Michael Moore’s Outlook: Get ready for a lively year
First published in Private Equity News BVCA CEO & former RAO speaker Michael Moore shares his outlook for 2024. Spoiler alert: buckle up!
January 2024
In simpler times January was the month when resolutions were made. And February the point by which they had been forgotten. Nowadays we are challenged all year round to do something different and improve our lives as a result. It’s exhausting enough reading what is expected of us, never mind acting on the advice.
Resolutions are one thing. Making new year predictions is another hardy perennial we struggle to ignore. But probably should. If only I could resist the temptation.
You see, 2024 is going to be lively. Not least because it will be huge for elections. In Europe, voters in the 27 EU countries will go to the polls to elect a new European Parliament, while closer to home we are all but guaranteed a general election in the UK (though it could, technically be as late as this time next year). And in the USA, there is the not inconsequential matter of Congressional and presidential elections.
These elections matter, especially where there is likely to be change, but they are not the only ones. Across the globe, the Centre for American Progress think tank argues it is a standout, even historic, election year in prospect. They estimate more than 2 billion people in 50 countries will be heading out to vote at some point in the next twelve months. And a quick look at the list of elections, which includes those due in Taiwan, India, Pakistan, Mexico and South Africa, reminds us that elections have consequences well beyond domestic borders.
Which in turn underpins one of the key findings in the World Economic Forum’s ‘Chief Risk Officers Outlook 2023’. The report highlighted that risk officers see ‘continuing volatility in geopolitical and geoeconomic relations between major economies [as their] biggest concern’, in both the private and public sectors.
Politics and economics are hard to separate, even if they can be as messy a mix as oil and water for many business leaders. But at a moment in time when the global security situation is tense, to put it mildly, in the middle east, the South China Sea and elsewhere, the links and consequences cannot be ignored.
De-globalisation was one of the big themes of the past year, evidenced by the ongoing US- China tensions and the ongoing western stand-off with Russia because of the war in Ukraine. De-carbonisation of the global order in the face of disastrous potential climate change remained a frustratingly contentious subject, as COP-28 underscored. (And for students of the ‘4Ds of disruption’, which many commentators alighted on this year, digitalisation and demographic change powered on, too.)
2024 will be all of that and more. Meaning what exactly? The economic base layer is not exactly looking robust. If we look at the forecasts for the UK, they remain downbeat, though the fall in UK inflation in December offered a new twist to the narrative. Elsewhere in Europe, the budgetary challenges in Germany and scaling back of pandemic-era fiscal loosening has created less confident forecasts for the Eurozone and elsewhere, too.

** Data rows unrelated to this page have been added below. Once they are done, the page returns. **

==> config.mk <==
export PLATFORM = sky130hd
export DESIGN_NAME = voice_activity_hysteresis_detector_top
export DESIGN_NICKNAME = d
export VERILOG_FILES = /design/src/hdl/vahd_pkg.sv /design/src/hdl/voice_activity_hysteresis_detector_top.sv /design/src/hdl/vahd_regs.sv /design/src/hdl/vahd_fsm.sv
export VERILOG_INCLUDE_DIRS = /design/src /design/src/hdl
export SDC_FILE = /design/constraint.sdc
export NUM_CORES = 1
export LEC_CHECK = 0
export BUFFER_PORTS_ARGS = -buffer_cell sky130_fd_sc_hd__buf_4
export CAP_MARGIN = 20
export CORE_MARGIN = 2
export CORE_UTILIZATION = 55
export CTS_CLUSTER_DIAMETER = 60
export DETAILED_ROUTE_END_ITERATION = 16
export GPL_ROUTABILITY_DRIVEN = 0
export HOLD_SLACK_MARGIN = 0.06
export PLACE_DENSITY = 0.81
export SLEW_MARGIN = 5
export SYNTH_ARGS = -nofsm -noshare
export SYNTH_HDL_FRONTEND = slang
export SYNTH_SLANG_ARGS = --single-unit
==> constraint.sdc <==
create_clock -name aclk -period 6 [get_ports aclk]
set_input_delay 1.8 -clock aclk [delete_from_list [all_inputs] [get_ports aclk]]
set_output_delay 1.8 -clock aclk [all_outputs]
set_load 0.005 [all_outputs]
==> src/hdl/assert_macros.svh <==
// ----------------------------------------------------------------------------
// assert_macros.svh
// assertion shorthands, clocked on aclk and quiet while aresetn is low
// ----------------------------------------------------------------------------
`ifndef ASSERT_MACROS_SVH
`define ASSERT_MACROS_SVH

// same-cycle implication
`define VAHD_ASSERT(lbl, ante, cons, msg) \
    lbl: assert property (@(posedge aclk) disable iff (!aresetn) (ante) |-> (cons)) \
        else $error(msg);

// next-cycle implication
`define VAHD_ASSERT_NEXT(lbl, ante, cons, msg) \
    lbl: assert property (@(posedge aclk) disable iff (!aresetn) (ante) |=> (cons)) \
        else $error(msg);

`endif

==> src/hdl/vahd_pkg.sv <==
// ----------------------------------------------------------------------------
// vahd_pkg
// types, constants and helpers shared by the voice activity detector
// ----------------------------------------------------------------------------
`default_nettype none

package vahd_pkg;

    localparam logic [15:0] TICK_MS  = 16'd50;
    localparam logic [15:0] TIME_MAX = 16'hFFFF;

    localparam logic [15:0] RST_START_TH   = 16'd29491;
    localparam logic [15:0] RST_STOP_TH    = 16'd16384;
    localparam logic [15:0] RST_SILENCE_MS = 16'd800;
    localparam logic [15:0] RST_MIN_MS     = 16'd300;
    localparam logic [15:0] RST_MAX_MS     = 16'd8000;
    localparam logic [17:0] RST_BUF_LIMIT  = 18'd128000;
    localparam logic [17:0] RST_MIN_SAMP   = 18'd1600;

    localparam int unsigned ADDR_W = 5;

    typedef enum logic [2:0] {
        REG_START_TH   = 3'd0,
        REG_STOP_TH    = 3'd1,
        REG_SILENCE_MS = 3'd2,
        REG_MIN_MS     = 3'd3,
        REG_MAX_MS     = 3'd4,
        REG_BUF_LIMIT  = 3'd5,
        REG_MIN_SAMP   = 3'd6
    } reg_idx_t;

    typedef enum logic [1:0] {
        PH_SILENCE   = 2'd0,
        PH_CANDIDATE = 2'd1,
        PH_SPEAKING  = 2'd2
    } phase_t;

    typedef struct packed {
        logic [15:0] start_threshold;
        logic [15:0] stop_threshold;
        logic [15:0] silence_limit_ms;
        logic [15:0] min_speech_ms;
        logic [15:0] max_speech_ms;
        logic [17:0] buffer_limit;
        logic [17:0] min_samples;
    } cfg_t;

    typedef struct packed {
        logic        capture_ready;
        logic [15:0] amplitude;
        logic [11:0] samples_read;
        logic        recognizer_ready;
    } item_t;

    typedef struct packed {
        logic [1:0]  detector_state;
        logic        speech_started;
        logic        speech_ended;
        logic [17:0] captured_samples;
        logic        run_recognizer;
    } result_t;

    // add one tick to a millisecond counter, saturating
    function automatic logic [15:0] tick_add(input logic [15:0] t);
        logic [16:0] s;
        s = {1'b0, t} + {1'b0, TICK_MS};
        return s[16] ? TIME_MAX : s[15:0];
    endfunction

endpackage

`default_nettype wire

==> src/hdl/voice_activity_hysteresis_detector_top.sv <==
// ----------------------------------------------------------------------------
// voice_activity_hysteresis_detector_top
// energy threshold voice activity detector with hysteresis
// ----------------------------------------------------------------------------
// usage:
//   s_ channel: one transaction per 50 ms tick (ready flags, rms amplitude,
//   sample count). m_ channel: exactly one result transaction per tick
//   (phase after the tick, start/end pulses, captured count, recognizer
//   request). apb port: seven 32-bit registers at byte offsets 0..24.
//   flow: an accepted tick waits in the input register, then its result
//   is registered in the output register and presented on m_.
//   throughput: one tick per cycle while m_tready holds high, set by the single
//   registered pass through the state machine between input and output registers.
//   reset (aresetn low, synchronous): registers to defaults, phase to
//   silence, counters cleared, both pipeline stages emptied.
//   receiver stall: the output register holds its result, the input
//   register still takes one more tick, then s_tready drops until m_tready
//   returns; nothing is dropped or repeated.
//   the user must write configuration while no tick is in flight; the block does not enforce it.
// ----------------------------------------------------------------------------
`default_nettype none

`include "assert_macros.svh"

module voice_activity_hysteresis_detector_top
    import vahd_pkg::*;
(
    input  wire logic              aclk,
    input  wire logic              aresetn,
    // apb configuration
    input  wire logic              psel,
    input  wire logic              penable,
    input  wire logic              pwrite,
    input  wire logic [ADDR_W-1:0] paddr,
    input  wire logic [31:0]       pwdata,
    output logic      [31:0]       prdata,
    output logic                   pready,
    // tick input
    input  wire logic              s_tvalid,
    output logic                   s_tready,
    // capture_ready[0], amplitude[16:1], samples_read[28:17],
    // recognizer_ready[29], zero[31:30]
    input  wire logic [31:0]       s_tdata,
    // result output
    output logic                   m_tvalid,
    input  wire logic              m_tready,
    // detector_state[1:0], speech_started[2], speech_ended[3],
    // captured_samples[21:4], run_recognizer[22], zero[23]
    output logic      [23:0]       m_tdata
);

    cfg_t    cfg;
    item_t   in_item_reg;
    item_t   in_item_next;
    logic    in_valid_reg, in_valid_next;
    result_t res;
    result_t out_res_reg;
    logic    out_valid_reg, out_valid_next;
    logic    in_take;
    logic    advance;
    logic    fire;

    // register file
    vahd_regs u_regs (
        .aclk    (aclk),
        .aresetn (aresetn),
        .psel    (psel),
        .penable (penable),
        .pwrite  (pwrite),
        .paddr   (paddr),
        .pwdata  (pwdata),
        .prdata  (prdata),
        .pready  (pready),
        .cfg     (cfg)
    );

    // output stage frees up when empty or being drained this cycle
    assign advance  = !out_valid_reg || m_tready;
    assign fire     = in_valid_reg && advance;
    // input stage takes a tick when empty or moving on
    assign s_tready = !in_valid_reg || advance;
    assign in_take  = s_tvalid && s_tready;

    // unpack the input transaction
    always_comb begin
        in_item_next.capture_ready    = s_tdata[0];
        in_item_next.amplitude        = s_tdata[16:1];
        in_item_next.samples_read     = s_tdata[28:17];
        in_item_next.recognizer_ready = s_tdata[29];
    end

    always_comb begin
        if (in_take) begin
            in_valid_next = 1'b1;
        end else if (advance) begin
            in_valid_next = 1'b0;
        end else begin
            in_valid_next = in_valid_reg;
        end
        if (fire) begin
            out_valid_next = 1'b1;
        end else if (m_tready) begin
            out_valid_next = 1'b0;
        end else begin
            out_valid_next = out_valid_reg;
        end
    end

    // state machine: state updates on fire, result is combinational
    vahd_fsm u_fsm (
        .aclk    (aclk),
        .aresetn (aresetn),
        .cfg     (cfg),
        .item    (in_item_reg),
        .fire    (fire),
        .res     (res)
    );

    // valid flags
    always_ff @(posedge aclk) begin
        if (!aresetn) begin
            in_valid_reg  <= 1'b0;
            out_valid_reg <= 1'b0;
        end else begin
            in_valid_reg  <= in_valid_next;
            out_valid_reg <= out_valid_next;
        end
    end

    // payload registers, no reset needed
    always_ff @(posedge aclk) begin
        if (in_take) begin
            in_item_reg <= in_item_next;
        end
        if (fire) begin
            out_res_reg <= res;
        end
    end

    // pack the result transaction
    assign m_tvalid = out_valid_reg;
    assign m_tdata  = {1'b0,
                       out_res_reg.run_recognizer,
                       out_res_reg.captured_samples,
                       out_res_reg.speech_ended,
                       out_res_reg.speech_started,
                       out_res_reg.detector_state};

    // a segment cannot start and end on the same tick
    `VAHD_ASSERT(a_no_start_and_end, m_tvalid, !(m_tdata[2] && m_tdata[3]), "start and end together")
    // recognition only requested on an end tick
    `VAHD_ASSERT(a_run_needs_end, m_tvalid && m_tdata[22], m_tdata[3], "run without end")
    // an ended segment leaves the detector in silence
    `VAHD_ASSERT(a_end_to_silence, m_tvalid && m_tdata[3], m_tdata[1:0] == PH_SILENCE, "end not silence")
    // a processed tick always lands in the output register
    `VAHD_ASSERT_NEXT(a_fire_gives_out, fire, out_valid_reg, "result lost")

endmodule

`default_nettype wire

==> src/hdl/vahd_regs.sv <==
// ----------------------------------------------------------------------------
// vahd_regs
// apb configuration register file
// ----------------------------------------------------------------------------
`default_nettype none

module vahd_regs
    import vahd_pkg::*;
(
    input  wire logic              aclk,
    input  wire logic              aresetn,
    input  wire logic              psel,
    input  wire logic              penable,
    input  wire logic              pwrite,
    input  wire logic [ADDR_W-1:0] paddr,
    input  wire logic [31:0]       pwdata,
    output logic      [31:0]       prdata,
    output logic                   pready,
    output cfg_t                   cfg
);

    cfg_t     cfg_reg;
    cfg_t     cfg_next;
    reg_idx_t idx;
    logic     wr_en;

    assign pready = 1'b1;
    assign idx    = reg_idx_t'(paddr[ADDR_W-1:2]);
    assign wr_en  = psel && penable && pwrite && pready;
    assign cfg    = cfg_reg;

    always_comb begin
        cfg_next = cfg_reg;
        if (wr_en) begin
            case (idx)
                REG_START_TH:   cfg_next.start_threshold  = pwdata[15:0];
                REG_STOP_TH:    cfg_next.stop_threshold   = pwdata[15:0];
                REG_SILENCE_MS: cfg_next.silence_limit_ms = pwdata[15:0];
                REG_MIN_MS:     cfg_next.min_speech_ms    = pwdata[15:0];
                REG_MAX_MS:     cfg_next.max_speech_ms    = pwdata[15:0];
                REG_BUF_LIMIT:  cfg_next.buffer_limit     = pwdata[17:0];
                REG_MIN_SAMP:   cfg_next.min_samples      = pwdata[17:0];
                default: begin
                end
            endcase
        end
    end

    always_ff @(posedge aclk) begin
        if (!aresetn) begin
            cfg_reg.start_threshold  <= RST_START_TH;
            cfg_reg.stop_threshold   <= RST_STOP_TH;
            cfg_reg.silence_limit_ms <= RST_SILENCE_MS;
            cfg_reg.min_speech_ms    <= RST_MIN_MS;
            cfg_reg.max_speech_ms    <= RST_MAX_MS;
            cfg_reg.buffer_limit     <= RST_BUF_LIMIT;
            cfg_reg.min_samples      <= RST_MIN_SAMP;
        end else begin
            cfg_reg <= cfg_next;
        end
    end

    always_comb begin
        case (idx)
            REG_START_TH:   prdata = {16'd0, cfg_reg.start_threshold};
            REG_STOP_TH:    prdata = {16'd0, cfg_reg.stop_threshold};
            REG_SILENCE_MS: prdata = {16'd0, cfg_reg.silence_limit_ms};
            REG_MIN_MS:     prdata = {16'd0, cfg_reg.min_speech_ms};
            REG_MAX_MS:     prdata = {16'd0, cfg_reg.max_speech_ms};
            REG_BUF_LIMIT:  prdata = {14'd0, cfg_reg.buffer_limit};
            REG_MIN_SAMP:   prdata = {14'd0, cfg_reg.min_samples};
            default:        prdata = 32'd0;
        endcase
    end

endmodule

`default_nettype wire

==> src/hdl/vahd_fsm.sv <==
// ----------------------------------------------------------------------------
// vahd_fsm
// detector state machine with duration and sample counters
// ----------------------------------------------------------------------------
`default_nettype none

module vahd_fsm
    import vahd_pkg::*;
(
    input  wire logic  aclk,
    input  wire logic  aresetn,
    input  wire cfg_t  cfg,
    input  wire item_t item,
    input  wire logic  fire,
    output result_t    res
);

    phase_t      phase_reg,   phase_next;
    logic [15:0] speech_reg,  speech_next;
    logic [15:0] silence_reg, silence_next;
    logic [17:0] total_reg,   total_next;

    logic [15:0] speech_inc;
    logic [15:0] silence_inc;
    logic [18:0] sum_wide;
    logic [17:0] total_add;
    logic        above_start;
    logic        above_stop;
    logic        confirm;
    logic        seg_end;

    // shared datapath terms
    always_comb begin
        speech_inc  = tick_add(speech_reg);
        above_start = item.amplitude > cfg.start_threshold;
        above_stop  = item.amplitude > cfg.stop_threshold;
        silence_inc = above_stop ? 16'd0 : tick_add(silence_reg);
        sum_wide    = {1'b0, total_reg} + {7'd0, item.samples_read};
        if (total_reg < cfg.buffer_limit) begin
            total_add = (sum_wide > {1'b0, cfg.buffer_limit}) ? cfg.buffer_limit
                                                                : sum_wide[17:0];
        end else begin
            total_add = total_reg;
        end
        confirm = above_start && (speech_inc >= cfg.min_speech_ms);
        seg_end = (silence_inc >= cfg.silence_limit_ms) ||
                  (speech_inc >= cfg.max_speech_ms) ||
                  (total_add >= cfg.buffer_limit);
    end

    // next state
    always_comb begin
        phase_next = phase_reg;
        if (item.capture_ready) begin
            case (phase_reg)
                PH_CANDIDATE: begin
                    if (!above_start) begin
                        phase_next = PH_SILENCE;
                    end else if (confirm) begin
                        phase_next = PH_SPEAKING;
                    end
                end
                PH_SPEAKING: begin
                    if (seg_end) begin
                        phase_next = PH_SILENCE;
                    end
                end
                default: begin
                    phase_next = above_start ? PH_CANDIDATE : PH_SILENCE;
                end
            endcase
        end
    end

    // counters and result
    always_comb begin
        speech_next  = speech_reg;
        silence_next = silence_reg;
        total_next   = total_reg;
        res.detector_state   = phase_next;
        res.speech_started   = 1'b0;
        res.speech_ended     = 1'b0;
        res.captured_samples = 18'd0;
        res.run_recognizer   = 1'b0;
        if (item.capture_ready) begin
            case (phase_reg)
                PH_CANDIDATE: begin
                    speech_next = speech_inc;
                    if (above_start && confirm) begin
                        silence_next       = 16'd0;
                        total_next         = 18'd0;
                        res.speech_started = 1'b1;
                    end
                end
                PH_SPEAKING: begin
                    speech_next  = speech_inc;
                    silence_next = silence_inc;
                    total_next   = total_add;
                    if (seg_end) begin
                        res.speech_ended     = 1'b1;
                        res.captured_samples = total_add;
                        res.run_recognizer   = (total_add >= cfg.min_samples) &&
                                               item.recognizer_ready;
                        speech_next  = 16'd0;
                        silence_next = 16'd0;
                        total_next   = 18'd0;
                    end
                end
                default: begin
                    if (above_start) begin
                        speech_next = 16'd0;
                    end
                end
            endcase
        end
    end

    always_ff @(posedge aclk) begin
        if (!aresetn) begin
            phase_reg   <= PH_SILENCE;
            speech_reg  <= 16'd0;
            silence_reg <= 16'd0;
            total_reg   <= 18'd0;
        end else if (fire) begin
            phase_reg   <= phase_next;
            speech_reg  <= speech_next;
            silence_reg <= silence_next;
            total_reg   <= total_next;
        end
    end

endmodule

`default_nettype wire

Now add the political uncertainty of all those elections, some wild cards amongst them, and business sentiment will hardly be emboldened. Top off this layer cake with those bigger picture disruptive forces and we maybe should have stayed under the duvets this month. And yet. While 2023 will be forgotten as quickly as it can by the private capital industry, by the end of the year there were some encouraging signs of new opportunities opening up.
Industry figures described ‘Heathrow holding patterns’ as multiple sales processes were readied, some advisors described buy-side pipelines almost as excitedly as sell-side expectations. Fingers are duly crossed for a stronger year.
As industry dynamics develop this year, the hope is that the politics evolve in a realistic fashion, too. Private capital drives the growth politicians need, as the 2.2m people employed in industry-backed businesses underline. And that dynamic effect depends on an internationally competitive investment environment for the 140,000 people in the UK who work in the private capital ecosystem.
Both points will remain at the heart of our political discussions this year. Reinforcing the fact that the UK’s private capital hub provides a competitive advantage which matters when policymakers are looking to develop new parts of the existing economy and re-wire the mature economy to adapt to those disruptive forces that yield for nobody.
So, whatever way you look at it, 2024 will indeed be a lively year. Perhaps an easy prediction to make. Which simply shows the prediction game will always be preferable to the grind of resolution-keeping. Now, where did I leave that list?